Con carácter general, la financiación de los gobiernos subcentrales debe cumplir tres principios: suficiencia, autonomía y equidad; y el modo de satisfacerlos debería inscribirse, en sus aspectos esenciales, en la Constitución reformada. En nuestro actual ordenamiento tenemos dos sistemas de financiación bien diferenciados: el foral y el común. El primero otorga suficiencia y autonomía plenas, pero no contribuye para nada a la solidaridad entre territorios, y por tanto no es equitativo. Es un defecto que no es achacable al concierto vasco o convenio navarro en sí mismos, sino que sería sencillo incluir en el Cupo una contribución a la equidad interterritorial justificada por el hecho de que vivimos juntos, o sea, desde un punto de vista económico, intercambiamos libremente bienes, servicios y recursos humanos, lo que conduce a que la renta per cápita se concentre en determinados lugares.
Por lo que se refiere al régimen de financiación común, los principios de suficiencia, autonomía y equidad se satisfacen en lo esencial, sin perjuicio de que en los tres casos -que no son independientes entre sí- hay margen de mejora. Sólo me referiré ahora a la igualdad en la financiación de los servicios. El principio de equidad se atiende proporcionando a todas las CCAA de régimen común recursos tributarios y capacidad para modificarlos, complementados con fondos de nivelación entre ellas. Sin entrar en los numerosos matices que estos mecanismos sugieren, importa aquí subrayar el hecho de que cada Comunidad Autónoma puede elegir emplear sus recursos como mejor le convenga, dado que no existe ninguna clase de condicionalidad. Y esto se refleja en diferencias entre los territorios en cuanto a los gastos sanitarios, educativos, de políticas sociales u otros. Tales diferencias no son siempre bien comprendidas y se reclama con frecuencia que se eliminen. Pues bien, si queremos ser iguales en mayor medida, será necesario condicionar los recursos a determinadas finalidades. Por ejemplo, si se desea que el gasto en las universidades o en sanidad sea el mismo en toda España por habitante (ajustado a las necesidades), debería ser un gasto condicionado desde el gobierno central, obligatorio para las comunidades. Si así se hiciera, se estaría restando, autonomía de decisión a los gobiernos de las CCAA. Dicho de otro modo, si queremos más equidad en los servicios públicos, debemos renunciar a parte de la autonomía que ahora se tiene.

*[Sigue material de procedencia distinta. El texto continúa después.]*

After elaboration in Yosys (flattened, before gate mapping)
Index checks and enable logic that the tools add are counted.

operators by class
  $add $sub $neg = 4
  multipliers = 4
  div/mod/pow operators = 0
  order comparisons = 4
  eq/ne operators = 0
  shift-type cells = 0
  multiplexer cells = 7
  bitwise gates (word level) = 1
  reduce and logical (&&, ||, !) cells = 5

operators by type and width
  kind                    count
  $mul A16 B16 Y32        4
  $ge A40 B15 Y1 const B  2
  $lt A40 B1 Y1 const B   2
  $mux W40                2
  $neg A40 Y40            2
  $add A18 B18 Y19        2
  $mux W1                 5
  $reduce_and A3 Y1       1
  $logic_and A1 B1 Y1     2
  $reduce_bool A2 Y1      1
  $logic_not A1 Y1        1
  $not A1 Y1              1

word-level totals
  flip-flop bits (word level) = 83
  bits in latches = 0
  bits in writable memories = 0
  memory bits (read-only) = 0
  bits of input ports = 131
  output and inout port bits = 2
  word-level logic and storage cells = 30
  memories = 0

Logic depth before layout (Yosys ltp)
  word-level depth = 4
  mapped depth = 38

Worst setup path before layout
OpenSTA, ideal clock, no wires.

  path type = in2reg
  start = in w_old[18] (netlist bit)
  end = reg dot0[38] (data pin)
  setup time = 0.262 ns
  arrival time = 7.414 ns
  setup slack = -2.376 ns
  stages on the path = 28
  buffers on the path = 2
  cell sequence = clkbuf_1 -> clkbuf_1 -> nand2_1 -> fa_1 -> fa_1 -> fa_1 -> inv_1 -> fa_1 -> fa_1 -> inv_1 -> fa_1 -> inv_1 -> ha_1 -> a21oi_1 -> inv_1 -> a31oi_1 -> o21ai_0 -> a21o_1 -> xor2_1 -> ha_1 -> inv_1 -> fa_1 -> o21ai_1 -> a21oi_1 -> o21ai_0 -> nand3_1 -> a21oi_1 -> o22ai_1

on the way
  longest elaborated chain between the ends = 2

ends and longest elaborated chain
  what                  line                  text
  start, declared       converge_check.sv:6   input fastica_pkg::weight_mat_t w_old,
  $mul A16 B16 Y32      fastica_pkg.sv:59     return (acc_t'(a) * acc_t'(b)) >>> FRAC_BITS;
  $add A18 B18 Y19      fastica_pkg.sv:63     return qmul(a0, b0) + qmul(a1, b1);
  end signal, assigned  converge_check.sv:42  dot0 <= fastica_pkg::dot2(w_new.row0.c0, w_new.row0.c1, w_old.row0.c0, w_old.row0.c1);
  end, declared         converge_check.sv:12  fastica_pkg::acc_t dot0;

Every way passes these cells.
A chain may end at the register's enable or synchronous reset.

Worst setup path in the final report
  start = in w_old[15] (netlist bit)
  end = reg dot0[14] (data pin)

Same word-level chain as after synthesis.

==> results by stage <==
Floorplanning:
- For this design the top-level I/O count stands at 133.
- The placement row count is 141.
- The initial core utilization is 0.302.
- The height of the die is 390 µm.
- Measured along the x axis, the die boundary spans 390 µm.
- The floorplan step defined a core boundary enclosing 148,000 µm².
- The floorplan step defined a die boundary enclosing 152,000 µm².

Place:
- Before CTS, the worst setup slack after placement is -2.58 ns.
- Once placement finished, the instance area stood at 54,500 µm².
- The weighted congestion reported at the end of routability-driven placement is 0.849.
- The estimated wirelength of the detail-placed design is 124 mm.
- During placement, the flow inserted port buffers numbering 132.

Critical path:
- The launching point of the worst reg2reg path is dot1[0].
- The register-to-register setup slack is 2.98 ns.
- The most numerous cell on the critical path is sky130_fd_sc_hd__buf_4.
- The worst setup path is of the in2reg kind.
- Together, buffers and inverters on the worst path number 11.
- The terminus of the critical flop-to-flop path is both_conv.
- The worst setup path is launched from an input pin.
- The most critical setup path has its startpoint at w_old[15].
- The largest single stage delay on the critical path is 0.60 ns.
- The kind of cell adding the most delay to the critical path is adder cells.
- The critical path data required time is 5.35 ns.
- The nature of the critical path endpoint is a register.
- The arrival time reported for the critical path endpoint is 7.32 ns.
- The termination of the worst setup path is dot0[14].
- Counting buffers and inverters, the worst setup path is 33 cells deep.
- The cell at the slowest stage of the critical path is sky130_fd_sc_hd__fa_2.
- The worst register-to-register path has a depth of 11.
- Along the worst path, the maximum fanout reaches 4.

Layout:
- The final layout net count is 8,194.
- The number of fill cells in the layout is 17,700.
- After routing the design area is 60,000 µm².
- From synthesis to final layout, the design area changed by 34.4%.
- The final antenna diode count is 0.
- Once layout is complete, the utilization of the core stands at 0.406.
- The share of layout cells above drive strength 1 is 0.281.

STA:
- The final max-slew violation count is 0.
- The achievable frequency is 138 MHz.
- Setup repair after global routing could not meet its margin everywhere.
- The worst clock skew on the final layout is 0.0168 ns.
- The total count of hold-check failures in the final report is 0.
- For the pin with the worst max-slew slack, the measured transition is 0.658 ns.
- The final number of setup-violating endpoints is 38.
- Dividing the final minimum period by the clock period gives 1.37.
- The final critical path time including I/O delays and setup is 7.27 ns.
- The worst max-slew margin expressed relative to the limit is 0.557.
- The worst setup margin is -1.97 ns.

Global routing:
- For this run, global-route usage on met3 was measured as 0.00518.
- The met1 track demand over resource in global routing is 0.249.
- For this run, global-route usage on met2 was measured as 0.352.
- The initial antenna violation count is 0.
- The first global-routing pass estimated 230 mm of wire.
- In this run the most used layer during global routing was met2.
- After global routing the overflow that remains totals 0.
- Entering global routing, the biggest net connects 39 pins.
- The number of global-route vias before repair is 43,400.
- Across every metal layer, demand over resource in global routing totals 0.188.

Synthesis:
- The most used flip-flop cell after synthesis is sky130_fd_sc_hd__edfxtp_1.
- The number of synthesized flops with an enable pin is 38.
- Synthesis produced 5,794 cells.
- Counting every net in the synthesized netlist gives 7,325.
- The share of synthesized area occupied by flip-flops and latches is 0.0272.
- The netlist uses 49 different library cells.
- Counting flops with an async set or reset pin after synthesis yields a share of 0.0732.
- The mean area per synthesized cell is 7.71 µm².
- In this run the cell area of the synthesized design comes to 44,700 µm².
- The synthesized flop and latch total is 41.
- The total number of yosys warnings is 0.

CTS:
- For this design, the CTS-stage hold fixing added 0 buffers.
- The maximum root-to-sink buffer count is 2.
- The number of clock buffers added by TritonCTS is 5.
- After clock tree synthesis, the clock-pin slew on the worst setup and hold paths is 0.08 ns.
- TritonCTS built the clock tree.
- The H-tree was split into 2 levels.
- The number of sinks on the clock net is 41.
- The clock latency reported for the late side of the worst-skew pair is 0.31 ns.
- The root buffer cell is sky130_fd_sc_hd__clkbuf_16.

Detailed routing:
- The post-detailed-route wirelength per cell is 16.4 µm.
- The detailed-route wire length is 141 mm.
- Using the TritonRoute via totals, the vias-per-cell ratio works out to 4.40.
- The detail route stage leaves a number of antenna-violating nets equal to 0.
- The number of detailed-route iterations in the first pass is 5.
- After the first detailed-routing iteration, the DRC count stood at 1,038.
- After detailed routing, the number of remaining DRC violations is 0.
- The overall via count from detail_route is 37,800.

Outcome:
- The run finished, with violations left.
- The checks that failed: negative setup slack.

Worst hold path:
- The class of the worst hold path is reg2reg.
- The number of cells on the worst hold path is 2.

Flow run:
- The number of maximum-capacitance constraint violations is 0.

En definitiva, la reforma de la Constitución en un sentido federal debería clarificar el grado de equidad interterritorial que deseamos alcanzar -o sea cuán iguales y diferentes queremos ser- y ajustar a partir de ahí el grado de autonomía que habrá de atribuirse a cada territorio. En mi opinión no deberíamos alterar lo sustancial en este punto del sistema de régimen común. Actualmente, permite que si así lo desea cada territorio, se garanticen prestaciones sociales estándar, pero tambien que se destinen más recursos a algunas prestaciones, financiándolos con incrementos de presión fiscal o en detrimento de otros servicios. No obstante, el régimen foral debería corregirse y contribuir a la equidad interterritorial porque otorga capacidades de gasto que generan diferencias que resultan insalvables para las restantes comunidades autónomas, salvo que se acepte una asimetría tan profunda como la vigente.